> YOUR INSTRUCTIONS
Identify, in the records below, every line where the string "metrics" appears, and copy each such line.
BEGIN RECORDS PROVIDED
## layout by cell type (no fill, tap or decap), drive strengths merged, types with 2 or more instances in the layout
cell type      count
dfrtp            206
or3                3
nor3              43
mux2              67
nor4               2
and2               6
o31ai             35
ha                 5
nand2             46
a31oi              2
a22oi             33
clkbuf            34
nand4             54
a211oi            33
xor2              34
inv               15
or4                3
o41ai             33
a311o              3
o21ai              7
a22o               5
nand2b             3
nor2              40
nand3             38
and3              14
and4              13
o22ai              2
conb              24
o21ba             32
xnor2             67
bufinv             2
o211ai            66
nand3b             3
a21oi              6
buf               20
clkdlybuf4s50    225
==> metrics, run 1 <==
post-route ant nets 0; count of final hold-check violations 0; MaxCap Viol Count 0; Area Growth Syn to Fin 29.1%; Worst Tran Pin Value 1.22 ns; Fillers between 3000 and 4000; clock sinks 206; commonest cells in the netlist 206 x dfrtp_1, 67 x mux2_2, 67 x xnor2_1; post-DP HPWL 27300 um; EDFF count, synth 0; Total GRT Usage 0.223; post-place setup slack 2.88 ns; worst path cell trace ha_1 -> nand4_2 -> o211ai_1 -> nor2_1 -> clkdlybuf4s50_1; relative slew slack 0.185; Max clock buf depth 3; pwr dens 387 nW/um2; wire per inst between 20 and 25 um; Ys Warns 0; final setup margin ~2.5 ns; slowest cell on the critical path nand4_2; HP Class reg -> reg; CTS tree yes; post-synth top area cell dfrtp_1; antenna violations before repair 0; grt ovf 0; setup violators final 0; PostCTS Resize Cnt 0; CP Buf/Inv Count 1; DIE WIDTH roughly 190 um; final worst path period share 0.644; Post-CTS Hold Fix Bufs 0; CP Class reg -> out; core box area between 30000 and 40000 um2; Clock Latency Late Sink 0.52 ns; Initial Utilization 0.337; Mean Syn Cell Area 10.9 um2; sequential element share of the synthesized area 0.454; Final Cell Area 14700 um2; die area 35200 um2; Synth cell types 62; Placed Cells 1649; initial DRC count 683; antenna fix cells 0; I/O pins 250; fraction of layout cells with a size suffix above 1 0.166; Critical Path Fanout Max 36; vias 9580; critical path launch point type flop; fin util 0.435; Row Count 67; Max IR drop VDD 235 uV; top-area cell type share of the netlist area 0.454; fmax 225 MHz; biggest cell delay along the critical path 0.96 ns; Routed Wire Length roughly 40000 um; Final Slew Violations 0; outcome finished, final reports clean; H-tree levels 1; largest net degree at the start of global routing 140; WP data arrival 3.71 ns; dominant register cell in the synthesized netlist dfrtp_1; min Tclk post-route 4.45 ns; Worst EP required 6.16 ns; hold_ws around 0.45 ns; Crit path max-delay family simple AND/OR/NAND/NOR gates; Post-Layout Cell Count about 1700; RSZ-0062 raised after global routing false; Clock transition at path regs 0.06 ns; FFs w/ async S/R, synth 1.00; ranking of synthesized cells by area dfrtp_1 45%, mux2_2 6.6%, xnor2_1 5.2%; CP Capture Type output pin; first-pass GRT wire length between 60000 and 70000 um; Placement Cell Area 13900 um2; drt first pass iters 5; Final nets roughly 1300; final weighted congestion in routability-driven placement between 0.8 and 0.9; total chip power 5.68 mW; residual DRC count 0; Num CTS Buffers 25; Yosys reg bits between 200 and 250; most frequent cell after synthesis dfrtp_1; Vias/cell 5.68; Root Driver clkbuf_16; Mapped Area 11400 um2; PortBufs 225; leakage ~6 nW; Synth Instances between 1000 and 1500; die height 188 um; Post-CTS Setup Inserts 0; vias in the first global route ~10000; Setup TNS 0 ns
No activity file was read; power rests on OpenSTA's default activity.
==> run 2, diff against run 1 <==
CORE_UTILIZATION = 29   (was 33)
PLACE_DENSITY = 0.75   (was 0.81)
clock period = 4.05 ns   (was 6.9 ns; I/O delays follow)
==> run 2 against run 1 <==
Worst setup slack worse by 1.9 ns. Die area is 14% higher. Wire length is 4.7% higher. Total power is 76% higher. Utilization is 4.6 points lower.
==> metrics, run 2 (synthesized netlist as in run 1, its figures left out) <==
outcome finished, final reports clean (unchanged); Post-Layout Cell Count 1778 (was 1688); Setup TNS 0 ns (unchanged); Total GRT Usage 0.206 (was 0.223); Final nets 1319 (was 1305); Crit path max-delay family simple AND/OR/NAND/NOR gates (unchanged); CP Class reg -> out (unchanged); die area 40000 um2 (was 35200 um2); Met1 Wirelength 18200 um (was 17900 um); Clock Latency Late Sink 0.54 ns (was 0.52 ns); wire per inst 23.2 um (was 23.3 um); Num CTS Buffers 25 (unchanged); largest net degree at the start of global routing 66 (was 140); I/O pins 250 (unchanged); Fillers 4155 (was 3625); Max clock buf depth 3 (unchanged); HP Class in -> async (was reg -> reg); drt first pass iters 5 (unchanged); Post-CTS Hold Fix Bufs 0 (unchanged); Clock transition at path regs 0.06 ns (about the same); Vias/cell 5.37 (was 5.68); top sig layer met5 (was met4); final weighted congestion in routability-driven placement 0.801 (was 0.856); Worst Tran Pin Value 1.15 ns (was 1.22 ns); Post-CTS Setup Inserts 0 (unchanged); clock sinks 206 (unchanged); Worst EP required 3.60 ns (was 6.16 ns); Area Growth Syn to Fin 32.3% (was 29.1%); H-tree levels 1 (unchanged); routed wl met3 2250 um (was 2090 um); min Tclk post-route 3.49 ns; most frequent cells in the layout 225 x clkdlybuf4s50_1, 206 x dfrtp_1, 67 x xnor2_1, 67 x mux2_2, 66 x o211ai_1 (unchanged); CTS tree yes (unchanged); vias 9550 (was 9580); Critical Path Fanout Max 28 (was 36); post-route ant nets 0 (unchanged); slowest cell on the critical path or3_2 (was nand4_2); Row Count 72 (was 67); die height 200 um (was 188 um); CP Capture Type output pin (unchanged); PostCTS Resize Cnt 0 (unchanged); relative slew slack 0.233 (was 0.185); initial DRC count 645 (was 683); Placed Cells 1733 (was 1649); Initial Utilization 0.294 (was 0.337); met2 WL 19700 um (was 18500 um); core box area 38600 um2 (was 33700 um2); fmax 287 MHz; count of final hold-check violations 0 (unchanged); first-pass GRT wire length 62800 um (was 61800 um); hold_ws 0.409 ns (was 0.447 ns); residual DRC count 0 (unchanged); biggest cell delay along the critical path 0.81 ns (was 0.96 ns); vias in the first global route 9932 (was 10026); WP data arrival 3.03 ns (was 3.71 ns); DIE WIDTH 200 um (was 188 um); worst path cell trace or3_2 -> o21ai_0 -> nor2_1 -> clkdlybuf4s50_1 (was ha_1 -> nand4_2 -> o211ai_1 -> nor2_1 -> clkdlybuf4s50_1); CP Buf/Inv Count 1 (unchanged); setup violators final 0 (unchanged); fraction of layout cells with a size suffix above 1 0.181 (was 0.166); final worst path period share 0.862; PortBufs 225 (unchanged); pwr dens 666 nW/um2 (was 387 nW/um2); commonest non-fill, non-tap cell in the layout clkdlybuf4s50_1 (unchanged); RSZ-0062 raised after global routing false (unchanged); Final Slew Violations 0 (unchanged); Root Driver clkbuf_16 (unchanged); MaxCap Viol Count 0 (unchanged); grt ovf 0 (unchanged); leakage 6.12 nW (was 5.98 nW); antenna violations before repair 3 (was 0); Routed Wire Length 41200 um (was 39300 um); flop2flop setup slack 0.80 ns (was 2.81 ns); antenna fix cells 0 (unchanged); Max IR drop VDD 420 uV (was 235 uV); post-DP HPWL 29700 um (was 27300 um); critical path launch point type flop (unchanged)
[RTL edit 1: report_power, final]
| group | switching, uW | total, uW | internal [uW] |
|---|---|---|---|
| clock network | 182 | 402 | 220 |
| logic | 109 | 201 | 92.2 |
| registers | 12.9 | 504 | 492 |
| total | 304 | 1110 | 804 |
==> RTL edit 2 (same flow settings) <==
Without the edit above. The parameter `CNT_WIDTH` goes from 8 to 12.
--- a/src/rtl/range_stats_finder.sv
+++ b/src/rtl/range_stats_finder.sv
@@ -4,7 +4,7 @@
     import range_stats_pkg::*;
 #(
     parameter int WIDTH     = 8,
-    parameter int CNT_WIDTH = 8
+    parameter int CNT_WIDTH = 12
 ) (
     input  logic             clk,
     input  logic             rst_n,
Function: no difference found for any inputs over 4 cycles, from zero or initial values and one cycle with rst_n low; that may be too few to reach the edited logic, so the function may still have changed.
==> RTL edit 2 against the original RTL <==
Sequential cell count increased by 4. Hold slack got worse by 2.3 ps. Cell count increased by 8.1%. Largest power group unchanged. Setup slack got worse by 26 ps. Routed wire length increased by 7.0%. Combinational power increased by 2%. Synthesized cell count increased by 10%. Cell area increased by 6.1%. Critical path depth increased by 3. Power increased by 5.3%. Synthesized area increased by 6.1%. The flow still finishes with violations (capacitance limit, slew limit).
## config.mk

```make
export PLATFORM = sky130hd
export DESIGN_NAME = id_ex_operand_reg
export DESIGN_NICKNAME = d
export VERILOG_FILES = /design/src/rtl/id_ex_operand_reg.sv
export SDC_FILE = /design/constraint.sdc
export NUM_CORES = 1
export LEC_CHECK = 0
export CORE_ASPECT_RATIO = 1.1
export CORE_MARGIN = 4
export CORE_UTILIZATION = 39
export CTS_CLUSTER_DIAMETER = 50
export DETAILED_ROUTE_END_ITERATION = 6
export PLACE_DENSITY_LB_ADDON = 0.08
export REMOVE_ABC_BUFFERS = 1
export SLEW_MARGIN = 30
export SYNTH_ARGS = -nofsm -noshare
export SYNTH_HDL_FRONTEND = slang
export SYNTH_SLANG_ARGS = --single-unit
```

## constraint.sdc

```tcl
create_clock -name clk -period 5.85 [get_ports clk]
set_input_delay 1.17 -clock clk [delete_from_list [all_inputs] [get_ports clk]]
set_output_delay 1.17 -clock clk [all_outputs]
set_load 0.005 [all_outputs]
```

## src/rtl/id_ex_operand_reg.sv

```systemverilog
// ID/EX operand register. It captures the immediate-extender outputs, the
// register-file read data, PC+4 and the destination info. It selects the
// immediate that EX uses and precomputes the branch target. Stall holds all
// contents and flush loads a zeroed bubble.
module id_ex_operand_reg #(
  parameter int WIDTH  = 32,
  parameter int REG_AW = 5
) (
  input  logic              clk,
  input  logic              rst,
  input  logic              stall,
  input  logic              flush,
  input  logic              id_valid,
  input  logic [WIDTH-1:0]  zext5_in,
  input  logic [WIDTH-1:0]  zext16_in,
  input  logic [WIDTH-1:0]  sext16_in,
  input  logic [WIDTH-1:0]  sext18_in,
  input  logic [1:0]        imm_sel,
  input  logic [WIDTH-1:0]  pc_plus4_in,
  input  logic [WIDTH-1:0]  rs_data_in,
  input  logic [WIDTH-1:0]  rt_data_in,
  input  logic [REG_AW-1:0] dst_in,
  input  logic              reg_we_in,
  output logic              ex_valid,
  output logic [WIDTH-1:0]  ex_imm,
  output logic [WIDTH-1:0]  ex_branch_target,
  output logic [WIDTH-1:0]  ex_pc_plus4,
  output logic [WIDTH-1:0]  ex_rs_data,
  output logic [WIDTH-1:0]  ex_rt_data,
  output logic [REG_AW-1:0] ex_dst,
  output logic              ex_reg_we
);

  logic              valid_q,  valid_d;
  logic              reg_we_q, reg_we_d;
  logic [REG_AW-1:0] dst_q,    dst_d;
  logic [WIDTH-1:0]  imm_q,    imm_d;
  logic [WIDTH-1:0]  target_q, target_d;
  logic [WIDTH-1:0]  pc4_q,    pc4_d;
  logic [WIDTH-1:0]  rs_q,     rs_d;
  logic [WIDTH-1:0]  rt_q,     rt_d;

  logic [WIDTH-1:0]  imm_mux;
  logic [WIDTH-1:0]  lui_imm;
  logic [WIDTH-1:0]  target_sum;

  // The LUI form is taken from the low half of the zero-extended imm16.
  // The adder wraps modulo 2^WIDTH and drops the carry.
  always_comb begin
    lui_imm    = WIDTH'(zext16_in[15:0]) << 16;
    target_sum = pc_plus4_in + sext18_in;
    imm_mux    = zext5_in;
    unique case (imm_sel)
      2'd0:    imm_mux = zext5_in;
      2'd1:    imm_mux = zext16_in;
      2'd2:    imm_mux = sext16_in;
      default: imm_mux = lui_imm;
    endcase
  end

  // Next-state selection, in priority order: flush, then stall, then load.
  always_comb begin
    valid_d  = valid_q;
    reg_we_d = reg_we_q;
    dst_d    = dst_q;
    imm_d    = imm_q;
    target_d = target_q;
    pc4_d    = pc4_q;
    rs_d     = rs_q;
    rt_d     = rt_q;
    if (flush) begin
      valid_d  = 1'b0;
      reg_we_d = 1'b0;
      dst_d    = '0;
      imm_d    = '0;
      target_d = '0;
      pc4_d    = '0;
      rs_d     = '0;
      rt_d     = '0;
    end else if (!stall) begin
      valid_d  = id_valid;
      reg_we_d = reg_we_in & id_valid;
      dst_d    = dst_in;
      imm_d    = imm_mux;
      target_d = target_sum;
      pc4_d    = pc_plus4_in;
      rs_d     = rs_data_in;
      rt_d     = rt_data_in;
    end
  end

  // Pipeline register. Reset clears it immediately, without waiting for an edge.
  always_ff @(posedge clk or posedge rst) begin
    if (rst) begin
      valid_q  <= 1'b0;
      reg_we_q <= 1'b0;
      dst_q    <= '0;
      imm_q    <= '0;
      target_q <= '0;
      pc4_q    <= '0;
      rs_q     <= '0;
      rt_q     <= '0;
    end else begin
      valid_q  <= valid_d;
      reg_we_q <= reg_we_d;
      dst_q    <= dst_d;
      imm_q    <= imm_d;
      target_q <= target_d;
      pc4_q    <= pc4_d;
      rs_q     <= rs_d;
      rt_q     <= rt_d;
    end
  end

  assign ex_valid         = valid_q;
  assign ex_reg_we        = reg_we_q;
  assign ex_dst           = dst_q;
  assign ex_imm           = imm_q;
  assign ex_branch_target = target_q;
  assign ex_pc_plus4      = pc4_q;
  assign ex_rs_data       = rs_q;
  assign ex_rt_data       = rt_q;

endmodule

```

==> run_results.csv <==
group,metric,value,unit
global_route,antenna_found_initial,4,
floorplan,pin_count,404,
critical_path,reg2reg_depth,2,
timing,worst_pin_slew,0.8433,ns
floorplan,num_rows,58,
critical_path,rr_endpoint,"ex_branch_target[30]$_DFFE_PP0P_",
worst_hold_path,min_path_cells,2,
global_route,grt_pass1_vias,8335,
place,hpwl,22.97,mm
routing,drc,0,
yosys,ys_types,63,
pwr,p_seq_frac,0.386,
finish,drive_gt1_frac,0.07081,
pwr,power_frac_comb,0.239,
timing,period_minus_slack,3.501,ns
place,dp_slack,1.939,ns
global_route,grt_pass1_wl,47.56,mm
place,placed_cell_area,13320,um2
finish,multiInputGateArea,4567,um2
flow_run,maxCapViolations,0,
timing,finalSetupViolCount,0,
pwr,power.switching,0.8946,mW
timing,maxSlewHeadroom,0.4378,
floorplan,coreArea,22860,um2
yosys,syn_area_per_cell,10.19,um2
routing,via_count,7998,
global_route,grt_use_total,0.2342,
clock_network,clock_sink_count,167,
clock_network,numCtsBuffers,17,
pwr,intPower,2.401,mW
clock_network,cts_resized,0,
pwr,clkPwrFrac,0.375,
worst_hold_path,hold_path_class,"reg -> reg",
clock_network,path_clk_slew,0.07,ns
finish,area_growth_syn_to_layout,54.26,%
global_route,grt-ovfl-total,0,
floorplan,die_w,153.3,um
routing,dr.pass1.iters,5,
routing,routed_via_density,5.078,
routing,routed_wl,30.76,mm
timing,clock_skew,0,ns
timing,fin_setup_tns,0,ns
floorplan,dieArea,25710,um2
critical_path,worstSetupEndpointType,"register",
yosys,async_flop_share,1.000,
global_route,grt_max_degree,89,
timing,rsz0062_at_grt,"no",
clock_network,cts_tree,"done",
clock_network,ctsLongestPathBuffers,2,
pwr,p_leak,6.160,nW
finish,fillCellCount,2008,
finish,final_common_cell,"clkdlybuf4s50_1",
clock_network,cts_hold_buf,0,
timing,fmax,285.6,MHz
pwr,finalPower,3.295,mW
clock_network,post-cts-setup-buffers,0,
critical_path,regToRegSetupSlack,5.04,ns
finish,fin_area,13960,um2
pwr,cellPowerDensity,236.0,nW/um2
finish,nets,1528,
routing,ant_nets,0,
critical_path,critPathRequiredTime,6.20,ns
critical_path,crit_type,"in -> reg",
critical_path,cp-start-kind,"input port",
floorplan,die_h,167.8,um
critical_path,reg2reg_from,"ex_branch_target[30]$_DFFE_PP0P_",
yosys,synth_ff_type,"dfrtp_1",
yosys,yosys_warnings,0,
yosys,syn_area,9051,um2
floorplan,start_util,0.3959,
pwr,swShare,0.2715,
routing,dr.first_iter.drc_count,334,
timing,setup_ws,2.349,ns
yosys,synth-edff-count,0,
timing,slew_violations,0,
outcome,status,"complete, no violations",
clock_network,insertion_delay,0.42,ns
pwr,irDropWorstVdd,0.1926,mV
worst_hold_path,min_to,"ex_branch_target[21]$_DFFE_PP0P_",
yosys,synthCells,888,
place,io_buffers,403,
timing,hold_ws,0.5154,ns
clock_network,htree_levels,4,
routing,wire_per_inst,19.53,um
place,gp_congestion,0.8864,
finish,most-common-layout-cells,"400 x clkdlybuf4s50_1, 167 x dfrtp_1, 150 x nor2_1",
timing,hold_violations,0,
yosys,seq_area_frac_synth,0.4617,
finish,regArea,4179,um2
yosys,synth-seq-cells,167,
critical_path,cp_max_fo,5,
critical_path,cp.arrival,3.85,ns
timing,post-route-period-util,0.5985,
clock_network,root_buffer,"clkbuf_16",
worst_hold_path,worstHoldStart,"ex_branch_target[21]$_DFFE_PP0P_",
END RECORDS PROVIDED
> EXPECTED OUTPUT
==> metrics, run 1 <==
==> metrics, run 2 (synthesized netlist as in run 1, its figures left out) <==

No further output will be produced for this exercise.